Much of the world is divided in their response to the death of Queen Elizabeth II, who died September 8 at the age of 96, ending her 70-year reign as Britain's longest reigning monarch.
But the Queen—and the royal family by extension—have remained controversial figures, particularly in recent years as more and more people question whether the monarchy has lost its relevance.
In the wake of her death, a video of the late celebrity chef and travel documentarian Anthony Bourdain's hilariously blunt reaction to someone toasting the Queen has resurfaced.
The footage from Season 11, Episode 3 of Parts Unknown featured Bourdain traipsing through Newfoundland. While he sat in Raymond’s Restaurant in St. John’s, at a table with fellow chefs David McMillan and Frédéric Morin, a fellow diner raised their glass of wine "to the Queen," which prompted Bourdain to respond:
"No, I hate the aristocracy, man.”
You can watch the moment below.
The reaction online showed that the late Bourdain, who died by suicide in 2018, was right on the money, at least as far as social media users were concerned.

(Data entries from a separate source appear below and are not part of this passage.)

Source: an optimization exercise on an open RTL-to-GDS flow (aim: small area, a short achievable clock period and few clock cycles per item). Production flows keep margins and buffers that such runs may drop.
The RTL was checked by simulation tests, not by an equivalence proof against the original design.
The flow treats the clock pin as an ideal source, which a real chip does not have.
Power is estimated from default activity; no workload was simulated.

==> run a <==
==> flow/design.v <==
module pms7003_parse (
    input  wire         clk,
    input  wire         rst,           
    input  wire         in_valid,
    output wire         in_ready,
    input  wire [7:0]   in_data,
    input  wire         in_last,
    input  wire [31:0]  now,
    output reg          out_valid,
    output wire [2:0]   out_err,       
    output wire [191:0] out_fields,    
    output wire [16:0]  out_count,     
    output wire [12:0]  out_est10,     
    output reg  [31:0]  out_ts
);
    assign in_ready = 1'b1;
    reg [5:0] idx;
    always @(posedge clk) begin
        if (rst)
            idx <= 6'd0;
        else if (in_valid) begin
            if (in_last)
                idx <= 6'd0;
            else if (idx != 6'd32)
                idx <= idx + 6'd1;
        end
    end
    reg [7:0] d_q;
    always @(posedge clk)
        if (in_valid)
            d_q <= in_data;
    reg [7:0] fb [4:27];
    integer k;
    always @(posedge clk) begin
        for (k = 4; k < 28; k = k + 1)
            if (k == 22 || k == 23) begin
                if (idx == k)
                    fb[k] <= in_data;
            end else if (idx == k + 1)
                fb[k] <= d_q;
    end
    genvar g;
    generate
        for (g = 0; g < 12; g = g + 1) begin : g_fields
            assign out_fields[16*g +: 16] = {fb[4 + 2*g], fb[5 + 2*g]};
        end
    endgenerate
    reg sync0, sync1;
    always @(posedge clk) begin
        if (idx == 6'd1) sync0 <= (d_q == 8'h42);
        if (idx == 6'd2) sync1 <= (d_q == 8'h4D);
    end
    reg       add_q;        
    reg       first_q;      
    reg [7:0] lo, hi;
    reg       c8;
    wire [8:0] lo_n = {1'b0, first_q ? 8'd0 : lo} + {1'b0, d_q};
    wire       c_n  = add_q & lo_n[8] & ~first_q;
    wire [7:0] hi_0 = hi + {7'd0, c8};
    wire [7:0] hi_1 = hi + {6'd0, c8, ~c8};
    reg        hi_ok0, hi_ok1, hi_c;
    always @(posedge clk) begin
        add_q   <= in_valid & (idx < 6'd30);
        first_q <= (idx == 6'd0);
        if (add_q)
            lo <= lo_n[7:0];
        c8 <= c_n;
        hi <= (add_q & first_q) ? 8'd0 : hi_0;
        if (idx == 6'd30) begin
            hi_ok0 <= (hi_0 == in_data);
            hi_ok1 <= (hi_1 == in_data);
            hi_c   <= c_n;
        end
    end
    wire hi_ok = hi_c ? hi_ok1 : hi_ok0;
    wire lo_ok = (lo == in_data);
    reg [1:0] err;
    always @(posedge clk) begin
        if (rst)
            out_valid <= 1'b0;
        else
            out_valid <= in_valid & in_last;
        if (idx != 6'd31)
            err <= 2'd1;
        else if (!(sync0 & sync1))
            err <= 2'd2;
        else if (!(hi_ok & lo_ok))
            err <= 2'd3;
        else
            err <= 2'd0;
        out_ts <= now;
    end
    assign out_err = {1'b0, err};
    wire [8:0] cnt_lo_n = {1'b0, fb[17]} - {1'b0, fb[23]};
    reg  [7:0] cnt_lo;
    reg        cnt_b;
    reg  [8:0] cnt_hi;
    wire [9:0] cnt_hi_n = {1'b0, fb[16], 1'b1} + {1'b1, ~fb[22], ~cnt_b};
    always @(posedge clk) begin
        cnt_lo <= cnt_lo_n[7:0];
        cnt_b  <= cnt_lo_n[8];
        cnt_hi <= cnt_hi_n[9:1];
    end
    assign out_count = {cnt_hi, cnt_lo};
    localparam [28:0] A = 29'd63216501;
    reg [7:0]  ph;
    reg [2:0]  dig;
    reg [25:0] acc;
    always @(posedge clk) begin
        ph <= {ph[6:0], in_valid & (idx == 6'd23)};
        dig <= ({3{ph[1]}} & out_count[2:0])
             | ({3{ph[2]}} & out_count[5:3])
             | ({3{ph[3]}} & out_count[8:6])
             | ({3{ph[4]}} & out_count[11:9])
             | ({3{ph[5]}} & out_count[14:12])
             | ({3{ph[6]}} & {out_count[16], out_count[16:15]});
    end
    wire       top = ph[7];
    reg [28:0] term;
    always @(*) begin
        case ({top, dig})
            4'b0_000: term = 29'd0;
            4'b0_001: term = A;
            4'b0_010: term = A * 2;
            4'b0_011: term = A * 3;
            4'b0_100: term = A * 4;
            4'b0_101: term = A * 5;
            4'b0_110: term = A * 6;
            4'b0_111: term = A * 7;
            4'b1_001: term = A + 29'd16384;
            4'b1_110: term = 29'd16384 - A * 2;
            4'b1_111: term = 29'd16384 - A;
            default:  term = 29'd16384;
        endcase
    end
    wire [28:0] acc_sum = {3'd0, acc} + term;
    wire        run     = |ph[7:2];
    always @(posedge clk) begin
        if (ph[0])
            acc <= 26'd0;
        else if (run)
            acc <= acc_sum[28:3];
    end
    assign out_est10 = acc[24:12];
endmodule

The Queen had been in declining health for some time, but the world responded in shock when Buckingham Palace, the London royal residence and administrative headquarters for the monarchy, announced she was under medical supervision at Balmoral Castle after doctors expressed concern and, a very short while later, confirmed she had passed.
Queen Elizabeth died just months after her Platinum Jubilee, which celebrated her 70 years on the throne.
The news of her passing came just two days after meeting Liz Truss, who won the 2022 Conservative Party leadership election, becoming the U.K.'s newest Prime Minister after Boris Johnson resigned amid a government crisis.
The Queen, long known and respected for her stateliness and vigor, saw her health sharply decline after her husband, the late Prince Philip, Duke of Edinburgh, died at the age of 99 in April 2021.
The Queen's son, Charles III, is now the King of the U.K. and the 14 Commonwealth realms since the death of his mother, though his ascension has done little, if anything, to endear him to the British public. Questions about the future and relevance of the monarchy persist, particularly as none of the royals enjoy even a hint of the late Queen's popularity.